Chest computed tomography assessment of patients with Crimean-Congo hemorrhagic fever: A comparison between survivors and non-survivors


BAŞPINAR N., BÜYÜKTUNA S. A.

Journal of Vector Borne Diseases, cilt.63, sa.2, ss.204-211, 2026 (SCI-Expanded, Scopus) identifier identifier

  • Yayın Türü: Makale / Tam Makale
  • Cilt numarası: 63 Sayı: 2
  • Basım Tarihi: 2026
  • Doi Numarası: 10.4103/jvbd.jvbd_63_25
  • Dergi Adı: Journal of Vector Borne Diseases
  • Derginin Tarandığı İndeksler: Science Citation Index Expanded (SCI-EXPANDED), Scopus, IBZ Online, BIOSIS, CAB Abstracts, EMBASE, MEDLINE, Directory of Open Access Journals, Zoological Record, Biomedical Reference Collection: Corporate Edition (EBSCO), Health Research Premium Collection (ProQuest)
  • Sayfa Sayıları: ss.204-211
  • Anahtar Kelimeler: Alveolar infiltration, Crimean-Congo hemorrhagic fever, Parenchymal infiltration, Pleural effusion, Thorax CT
  • Sivas Cumhuriyet Üniversitesi Adresli: Evet

Özet

Background & objectives: This study aimed to assess chest computed tomography (CT) scans and laboratory parameters of patients with Crimean-Congo hemorrhagic fever (CCHF) and compare results between survivors and non-survivors.
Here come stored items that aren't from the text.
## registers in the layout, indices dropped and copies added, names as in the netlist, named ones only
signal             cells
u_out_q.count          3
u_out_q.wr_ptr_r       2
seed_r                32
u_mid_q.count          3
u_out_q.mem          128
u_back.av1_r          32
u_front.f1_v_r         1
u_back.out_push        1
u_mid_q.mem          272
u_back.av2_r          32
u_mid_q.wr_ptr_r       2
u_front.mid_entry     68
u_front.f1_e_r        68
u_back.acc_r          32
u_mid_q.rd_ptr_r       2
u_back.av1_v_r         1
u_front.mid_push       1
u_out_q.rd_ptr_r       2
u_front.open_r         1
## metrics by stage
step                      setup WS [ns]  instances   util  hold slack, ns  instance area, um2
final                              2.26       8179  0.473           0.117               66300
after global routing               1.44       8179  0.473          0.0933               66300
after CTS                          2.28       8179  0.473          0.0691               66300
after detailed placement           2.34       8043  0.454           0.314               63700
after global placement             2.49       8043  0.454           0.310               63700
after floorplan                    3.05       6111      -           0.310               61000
interface bmpd_pixel_if;
    logic        valid;
    logic        ready;
    logic [11:0] pixel_col;
    logic [11:0] pixel_row;
    logic [1:0]  pixel_color;
    logic [2:0]  status;
    logic        image_done;

    modport source (output valid, pixel_col, pixel_row, pixel_color, status, image_done,
                    input ready);
    modport sink   (input valid, pixel_col, pixel_row, pixel_color, status, image_done,
                    output ready);
endinterface
**src/design/mpct_pkg.sv**
```systemverilog
`timescale 1ns / 1ps
// Package for the mouse packet cursor tracker.
// Holds field widths, reset values, status bit positions, register indexes and state codes.
package mpct_pkg;

  localparam int RX_BITS            = 8;
  localparam int CFG_BITS           = 12;
  localparam int OUT_BITS           = 12;
  localparam int CFG_INDEX_BITS     = 2;
  localparam int COORD_BITS_DEFAULT = 12;

  localparam int MAX_COLUMN_RESET = 799;
  localparam int MAX_ROW_RESET    = 599;
  localparam int COLUMN_RESET     = 400;
  localparam int ROW_RESET        = 300;

  localparam int STATUS_LEFT   = 0;
  localparam int STATUS_X_SIGN = 4;
  localparam int STATUS_Y_SIGN = 5;

  typedef enum logic [CFG_INDEX_BITS-1:0] {
    REG_MAX_COLUMN = 2'd0,
    REG_MAX_ROW    = 2'd1
  } cfg_reg_t;

  typedef enum logic [2:0] {
    POS_STATUS = 3'b001,
    POS_MOVE_X = 3'b010,
    POS_MOVE_Y = 3'b100
  } byte_pos_t;

endpackage

```
**src/design/mpct_rx_if.sv**
```systemverilog
`timescale 1ns / 1ps
// Byte channel from the mouse link receiver: valid, ready and one received byte.
// Depends on mpct_pkg.
interface mpct_rx_if import mpct_pkg::*; ();
  logic               valid;
  logic               ready;
  logic [RX_BITS-1:0] rx_byte;

  modport source (output valid, output rx_byte, input ready);
  modport sink   (input valid, input rx_byte, output ready);
endinterface

```
**src/design/mpct_pos_if.sv**
```systemverilog
`timescale 1ns / 1ps
// Result channel: cursor position and left button after each completed packet.
// Depends on mpct_pkg.
interface mpct_pos_if import mpct_pkg::*; ();
  logic                valid;
  logic                ready;
  logic [OUT_BITS-1:0] cursor_column;
  logic [OUT_BITS-1:0] cursor_row;
  logic                left_pressed;

  modport source (output valid, output cursor_column, output cursor_row,
                  output left_pressed, input ready);
  modport sink   (input valid, input cursor_column, input cursor_row,
                  input left_pressed, output ready);
endinterface

```
**src/design/mpct_cfg_if.sv**
```systemverilog
`timescale 1ns / 1ps
// Configuration write channel: valid, ready, register index and write data.
// Depends on mpct_pkg.
interface mpct_cfg_if import mpct_pkg::*; ();
  logic                      valid;
  logic                      ready;
  logic [CFG_INDEX_BITS-1:0] index;
  logic [CFG_BITS-1:0]       data;

  modport source (output valid, output index, output data, input ready);
  modport sink   (input valid, input index, input data, output ready);
endinterface

```
**src/design/mouse_packet_cursor_tracker_unit.sv**
```systemverilog
`timescale 1ns / 1ps
// Mouse packet cursor tracker top level.
// Depends on mpct_pkg, mpct_rx_if, mpct_pos_if and mpct_cfg_if.

// Takes mouse bytes in strict turn as three-byte packets (status, X move, Y move) and, on
// the third byte, moves the cursor by X and against Y, clamps each axis to 0 through the
// max_column / max_row registers and emits column, row and left button. There is no
// packet resync: bytes are counted from reset. One byte is taken every cycle; a result
// appears in the output register the cycle after its third byte and waits there until
// taken, while status and X bytes of the next packet keep flowing. Only a third byte
// stalls, and only while the previous result is still untaken. The add and clamp on each
// axis is the single combinational path from held and incoming bytes to position registers.
// Configuration writes are taken in any cycle; a lowered maximum clamps on the next packet.
module mouse_packet_cursor_tracker_unit
  import mpct_pkg::*;
#(
  parameter int COORD_BITS = COORD_BITS_DEFAULT
) (
  input  logic       clk,
  input  logic       rst,
  mpct_rx_if.sink    rx,
  mpct_pos_if.source pos,
  mpct_cfg_if.sink   cfg
);

  localparam int SUM_BITS = COORD_BITS + 2;

  localparam logic [COORD_BITS-1:0] MAX_COLUMN_INIT = COORD_BITS'(MAX_COLUMN_RESET);
  localparam logic [COORD_BITS-1:0] MAX_ROW_INIT    = COORD_BITS'(MAX_ROW_RESET);
  localparam logic [COORD_BITS-1:0] COLUMN_INIT     = COORD_BITS'(COLUMN_RESET);
  localparam logic [COORD_BITS-1:0] ROW_INIT        = COORD_BITS'(ROW_RESET);

  logic [COORD_BITS-1:0] max_column;
  logic [COORD_BITS-1:0] max_row;
  byte_pos_t             byte_position;
  logic [RX_BITS-1:0]    held_status;
  logic [RX_BITS-1:0]    held_move_x;
  logic [COORD_BITS-1:0] column_pos;
  logic [COORD_BITS-1:0] row_pos;
  logic                  button_left;
  logic                  out_valid;

  logic                  rx_take;
  logic                  packet_done;
  logic signed [8:0]     move_x;
  logic signed [8:0]     move_y;
  logic signed [SUM_BITS-1:0] column_sum;
  logic signed [SUM_BITS-1:0] row_sum;
  logic [COORD_BITS-1:0] column_next;
  logic [COORD_BITS-1:0] row_next;

  assign rx.ready    = (byte_position != POS_MOVE_Y) || !out_valid || pos.ready;
  assign rx_take     = rx.valid && rx.ready;
  assign packet_done = rx_take && (byte_position == POS_MOVE_Y);
  assign cfg.ready   = 1'b1;

  assign move_x = $signed({held_status[STATUS_X_SIGN], held_move_x});
  assign move_y = $signed({held_status[STATUS_Y_SIGN], rx.rx_byte});

  always_comb begin
    column_sum = $signed({2'b00, column_pos}) + SUM_BITS'(move_x);
    row_sum    = $signed({2'b00, row_pos}) - SUM_BITS'(move_y);

    if (column_sum < 0) begin
      column_next = '0;
    end else if (column_sum > $signed({2'b00, max_column})) begin
      column_next = max_column;
    end else begin
      column_next = column_sum[COORD_BITS-1:0];
    end

    if (row_sum < 0) begin
      row_next = '0;
    end else if (row_sum > $signed({2'b00, max_row})) begin
      row_next = max_row;
    end else begin
      row_next = row_sum[COORD_BITS-1:0];
    end
  end

  always_ff @(posedge clk) begin
    if (rst) begin
      max_column <= MAX_COLUMN_INIT;
      max_row    <= MAX_ROW_INIT;
    end else if (cfg.valid && cfg.ready) begin
      case (cfg.index)
        REG_MAX_COLUMN: max_column <= COORD_BITS'(cfg.data);
        REG_MAX_ROW:    max_row    <= COORD_BITS'(cfg.data);
        default:        ;
      endcase
    end
  end

  always_ff @(posedge clk) begin
    if (rst) begin
      byte_position <= POS_STATUS;
      held_status   <= '0;
      held_move_x   <= '0;
      column_pos    <= COLUMN_INIT;
      row_pos       <= ROW_INIT;
      button_left   <= 1'b0;
    end else if (rx_take) begin
      case (byte_position)
        POS_MOVE_X: begin
          held_move_x   <= rx.rx_byte;
          byte_position <= POS_MOVE_Y;
        end
        POS_MOVE_Y: begin
          column_pos    <= column_next;
          row_pos       <= row_next;
          button_left   <= held_status[STATUS_LEFT];
          byte_position <= POS_STATUS;
        end
        default: begin
          held_status   <= rx.rx_byte;
          byte_position <= POS_MOVE_X;
        end
      endcase
    end
  end

  always_ff @(posedge clk) begin
    if (rst) begin
      out_valid <= 1'b0;
    end else if (packet_done) begin
      out_valid <= 1'b1;
    end else if (pos.ready) begin
      out_valid <= 1'b0;
    end
  end

  always_ff @(posedge clk) begin
    if (packet_done) begin
      pos.cursor_column <= OUT_BITS'(column_next);
      pos.cursor_row    <= OUT_BITS'(row_next);
    end
  end

  assign pos.valid        = out_valid;
  assign pos.left_pressed = button_left;

endmodule
```
**src/flat_wrapper.sv**
```systemverilog
// flat-port wrapper written by rule: the top's interface ports become plain ports
module mouse_packet_cursor_tracker_unit_flat import mpct_pkg::*;
#(
  parameter int COORD_BITS = COORD_BITS_DEFAULT
)
  (clk, rst, rx_valid, rx_rx_byte, rx_ready, pos_valid, pos_cursor_column, pos_cursor_row, pos_left_pressed, pos_ready, cfg_valid, cfg_index, cfg_data, cfg_ready);
  mpct_rx_if rx_i ();
  mpct_pos_if pos_i ();
  mpct_cfg_if cfg_i ();
  input  logic clk;
  input  logic rst;
  input wire logic [$bits(rx_i.valid)-1:0] rx_valid;
  input wire logic [$bits(rx_i.rx_byte)-1:0] rx_rx_byte;
  output wire logic [$bits(rx_i.ready)-1:0] rx_ready;
  output wire logic [$bits(pos_i.valid)-1:0] pos_valid;
  output wire logic [$bits(pos_i.cursor_column)-1:0] pos_cursor_column;
  output wire logic [$bits(pos_i.cursor_row)-1:0] pos_cursor_row;
  output wire logic [$bits(pos_i.left_pressed)-1:0] pos_left_pressed;
  input wire logic [$bits(pos_i.ready)-1:0] pos_ready;
  input wire logic [$bits(cfg_i.valid)-1:0] cfg_valid;
  input wire logic [$bits(cfg_i.index)-1:0] cfg_index;
  input wire logic [$bits(cfg_i.data)-1:0] cfg_data;
  output wire logic [$bits(cfg_i.ready)-1:0] cfg_ready;
  assign rx_i.valid = rx_valid;
  assign rx_i.rx_byte = rx_rx_byte;
  assign rx_ready = rx_i.ready;
  assign pos_valid = pos_i.valid;
  assign pos_cursor_column = pos_i.cursor_column;
  assign pos_cursor_row = pos_i.cursor_row;
  assign pos_left_pressed = pos_i.left_pressed;
  assign pos_i.ready = pos_ready;
  assign cfg_i.valid = cfg_valid;
  assign cfg_i.index = cfg_index;
  assign cfg_i.data = cfg_data;
  assign cfg_ready = cfg_i.ready;
  mouse_packet_cursor_tracker_unit #(.COORD_BITS(COORD_BITS)) u_core (.clk(clk), .rst(rst), .rx(rx_i), .pos(pos_i), .cfg(cfg_i));
endmodule
```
Methods: Patients diagnosed with CCHF between July 2012 and July 2021 were examined retrospectively. Patient data, thorax CT findings, laboratory results, and demographic characteristics were evaluated. Survivors and nonsurvivors were compared for ground-glass opacity (GGO), pleural effusion, atelectasis, lung consolidation, pulmonary nodules, bronchiectasis, pericardial effusion, and enlarged mediastinal lymph nodes. Laboratory findings and respiratory complaints were recorded regarding survival status. Results: A total of 112 patients were included, with a mean age of 54.2 years and 56.3% male predominance. The most common CT findings were GGO (46.3%), pleural effusion (40%), and atelectasis (36.3%). GGO, pleural effusion, atelectasis, lung consolidation, and pericardial effusion were more frequent in non-survivors than survivors (p<0.05). Non-survivors demonstrated significantly altered laboratory parameters including elevated WBC counts (p<0.01), reduced platelet counts (p<0.001), decreased fibrinogen (p<0.01), and prolonged coagulation times (PT and aPTT, both p<0.001). Pleural effusion and GGO showed significantly higher mortality risk (11.23-fold and 5.89-fold adjusted, respectively). Interpretation & conclusion: GGO, lung consolidation, pleural effusion, pericardial effusion, and atelectasis may serve as poor prognostic indicators, necessitating close monitoring for patients with these potentially life-threatening findings.